▶ _Work request_
Lift out each line of the data that holds "kill".

Exercise materials START

[src/rtl/aes_128_ctrl_if.sv]
// aes_128_ctrl_if: plaintext in / ciphertext out valid-ready handshake bundle
interface aes_128_ctrl_if;
    logic         in_valid;
    logic         in_ready;
    logic [127:0] in_data;
    logic         out_valid;
    logic         out_ready;
    logic [127:0] out_data;
    modport master (output in_valid, in_data, out_ready, input in_ready, out_valid, out_data);
    modport slave (input in_valid, in_data, out_ready, output in_ready, out_valid, out_data);
endinterface

[src/rtl/aes_128_ctrl.sv]
// aes_128_ctrl: AES-128 round sequencer with round-key file, timeout abort and valid/ready front end
module aes_128_ctrl #(
    parameter int NR        = 10,
    parameter int ROUND_LAT = 3,
    parameter int TIMEOUT   = 15
) (
    input  logic          clk,
    input  logic          kill,
    aes_128_ctrl_if.slave bus,
    input  logic          cfg_we,
    input  logic [3:0]    cfg_addr,
    input  logic [127:0]  cfg_data,
    output logic          cfg_err,
    output logic          busy,
    output logic          err,
    output logic [127:0]  core_in_data,
    output logic          core_in_en,
    output logic [127:0]  core_key,
    output logic          core_last,
    input  logic [127:0]  core_out_data,
    input  logic          core_out_en
);
    localparam int CW = $clog2(TIMEOUT + ROUND_LAT + 1);
    typedef enum logic [1:0] {IDLE, ISSUE, WAIT, DONE} state_t;
    state_t state_q, state_d;
    logic [3:0] round_q, round_d;
    logic [127:0] blk_q, blk_d;
    logic [CW-1:0] cnt_q, cnt_d;
    logic [127:0] key_q [NR+1];
    logic [127:0] key_d [NR+1];
    logic in_ready_q, in_ready_d, out_valid_q, out_valid_d, busy_q, busy_d;
    logic err_q, err_d, cfg_err_q, cfg_err_d, core_in_en_q, core_in_en_d, core_last_q, core_last_d;
    logic [127:0] out_data_q, out_data_d, core_in_data_q, core_in_data_d, core_key_q, core_key_d;
    logic cfg_ok, issue;
    assign bus.in_ready  = in_ready_q;
    assign bus.out_valid = out_valid_q;
    assign bus.out_data  = out_data_q;
    assign cfg_err       = cfg_err_q;
    assign busy          = busy_q;
    assign err           = err_q;
    assign core_in_data  = core_in_data_q;
    assign core_in_en    = core_in_en_q;
    assign core_key      = core_key_q;
    assign core_last     = core_last_q;
    // next-state, key file writes and registered-output values
    always_comb begin
        cfg_ok = cfg_we && state_q == IDLE && cfg_addr <= 4'(NR);
        key_d = key_q;
        if (cfg_ok) key_d[cfg_addr] = cfg_data;
        state_d = state_q;
        round_d = round_q;
        blk_d = blk_q;
        cnt_d = cnt_q;
        err_d = 1'b0;
        case (state_q)
            IDLE: if (bus.in_valid && in_ready_q) begin
                blk_d = bus.in_data ^ key_q[0];
                round_d = 4'd1;
                state_d = ISSUE;
            end
            ISSUE: begin
                cnt_d = '0;
                state_d = WAIT;
            end
            WAIT: if (core_out_en) begin
                blk_d = core_out_data;
                state_d = round_q == 4'(NR) ? DONE : ISSUE;
                round_d = round_q == 4'(NR) ? round_q : round_q + 4'd1;
            end else if (cnt_q == CW'(TIMEOUT - 1)) begin
                err_d = 1'b1;
                blk_d = '0;
                round_d = '0;
                state_d = IDLE;
            end else begin
                cnt_d = cnt_q + 1'b1;
            end
            default: state_d = bus.out_ready ? IDLE : DONE;
        endcase
        issue = state_d == ISSUE;
        in_ready_d = state_d == IDLE;
        busy_d = state_d != IDLE;
        out_valid_d = state_d == DONE;
        out_data_d = (state_q == WAIT && state_d == DONE) ? blk_d : out_data_q;
        core_in_en_d = issue;
        core_last_d = issue && round_d == 4'(NR);
        core_in_data_d = issue ? blk_d : core_in_data_q;
        core_key_d = issue ? key_d[round_d] : core_key_q;
        cfg_err_d = cfg_we && !cfg_ok;
    end
    // state and output registers; kill clears everything including the key file
    always_ff @(posedge clk) begin
        if (!kill) begin
            state_q        <= IDLE;
            round_q        <= '0;
            blk_q          <= '0;
            cnt_q          <= '0;
            key_q          <= '{default: '0};
            in_ready_q     <= 1'b0;
            out_valid_q    <= 1'b0;
            busy_q         <= 1'b0;
            err_q          <= 1'b0;
            cfg_err_q      <= 1'b0;
            core_in_en_q   <= 1'b0;
            core_last_q    <= 1'b0;
            out_data_q     <= '0;
            core_in_data_q <= '0;
            core_key_q     <= '0;
        end else begin
            state_q        <= state_d;
            round_q        <= round_d;
            blk_q          <= blk_d;
            cnt_q          <= cnt_d;
            key_q          <= key_d;
            in_ready_q     <= in_ready_d;
            out_valid_q    <= out_valid_d;
            busy_q         <= busy_d;
            err_q          <= err_d;
            cfg_err_q      <= cfg_err_d;
            core_in_en_q   <= core_in_en_d;
            core_last_q    <= core_last_d;
            out_data_q     <= out_data_d;
            core_in_data_q <= core_in_data_d;
            core_key_q     <= core_key_d;
        end
    end
endmodule

[src/flat_wrapper.sv]
// flat-port wrapper written by rule: the top's interface ports become plain ports
module aes_128_ctrl_flat 
#(
    parameter int NR        = 10,
    parameter int ROUND_LAT = 3,
    parameter int TIMEOUT   = 15
)
  (clk, kill, cfg_we, cfg_addr, cfg_data, cfg_err, busy, err, core_in_data, core_in_en, core_key, core_last, core_out_data, core_out_en, bus_in_valid, bus_in_data, bus_out_ready, bus_in_ready, bus_out_valid, bus_out_data);
  aes_128_ctrl_if bus_i ();
  input  logic clk;
  input  logic kill;
  input  logic cfg_we;
  input  logic [3:0] cfg_addr;
  input  logic [127:0] cfg_data;
  output logic cfg_err;
  output logic busy;
  output logic err;
  output logic [127:0] core_in_data;
  output logic core_in_en;
  output logic [127:0] core_key;
  output logic core_last;
  input  logic [127:0] core_out_data;
  input  logic core_out_en;
  input wire logic [$bits(bus_i.in_valid)-1:0] bus_in_valid;
  input wire logic [$bits(bus_i.in_data)-1:0] bus_in_data;
  input wire logic [$bits(bus_i.out_ready)-1:0] bus_out_ready;
  output wire logic [$bits(bus_i.in_ready)-1:0] bus_in_ready;
  output wire logic [$bits(bus_i.out_valid)-1:0] bus_out_valid;
  output wire logic [$bits(bus_i.out_data)-1:0] bus_out_data;
  assign bus_i.in_valid = bus_in_valid;
  assign bus_i.in_data = bus_in_data;
  assign bus_i.out_ready = bus_out_ready;
  assign bus_in_ready = bus_i.in_ready;
  assign bus_out_valid = bus_i.out_valid;
  assign bus_out_data = bus_i.out_data;
  aes_128_ctrl #(.NR(NR), .ROUND_LAT(ROUND_LAT), .TIMEOUT(TIMEOUT)) u_core (.clk(clk), .kill(kill), .bus(bus_i), .cfg_we(cfg_we), .cfg_addr(cfg_addr), .cfg_data(cfg_data), .cfg_err(cfg_err), .busy(busy), .err(err), .core_in_data(core_in_data), .core_in_en(core_in_en), .core_key(core_key), .core_last(core_last), .core_out_data(core_out_data), .core_out_en(core_out_en));
endmodule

Exercise materials END

▶ _Solution for this task_
    input  logic          kill,
    // state and output registers; kill clears everything including the key file
        if (!kill) begin
  (clk, kill, cfg_we, cfg_addr, cfg_data, cfg_err, busy, err, core_in_data, core_in_en, core_key, core_last, core_out_data, core_out_en, bus_in_valid, bus_in_data, bus_out_ready, bus_in_ready, bus_out_valid, bus_out_data);
  input  logic kill;
  aes_128_ctrl #(.NR(NR), .ROUND_LAT(ROUND_LAT), .TIMEOUT(TIMEOUT)) u_core (.clk(clk), .kill(kill), .bus(bus_i), .cfg_we(cfg_we), .cfg_addr(cfg_addr), .cfg_data(cfg_data), .cfg_err(cfg_err), .busy(busy), .err(err), .core_in_data(core_in_data), .core_in_en(core_in_en), .core_key(core_key), .core_last(core_last), .core_out_data(core_out_data), .core_out_en(core_out_en));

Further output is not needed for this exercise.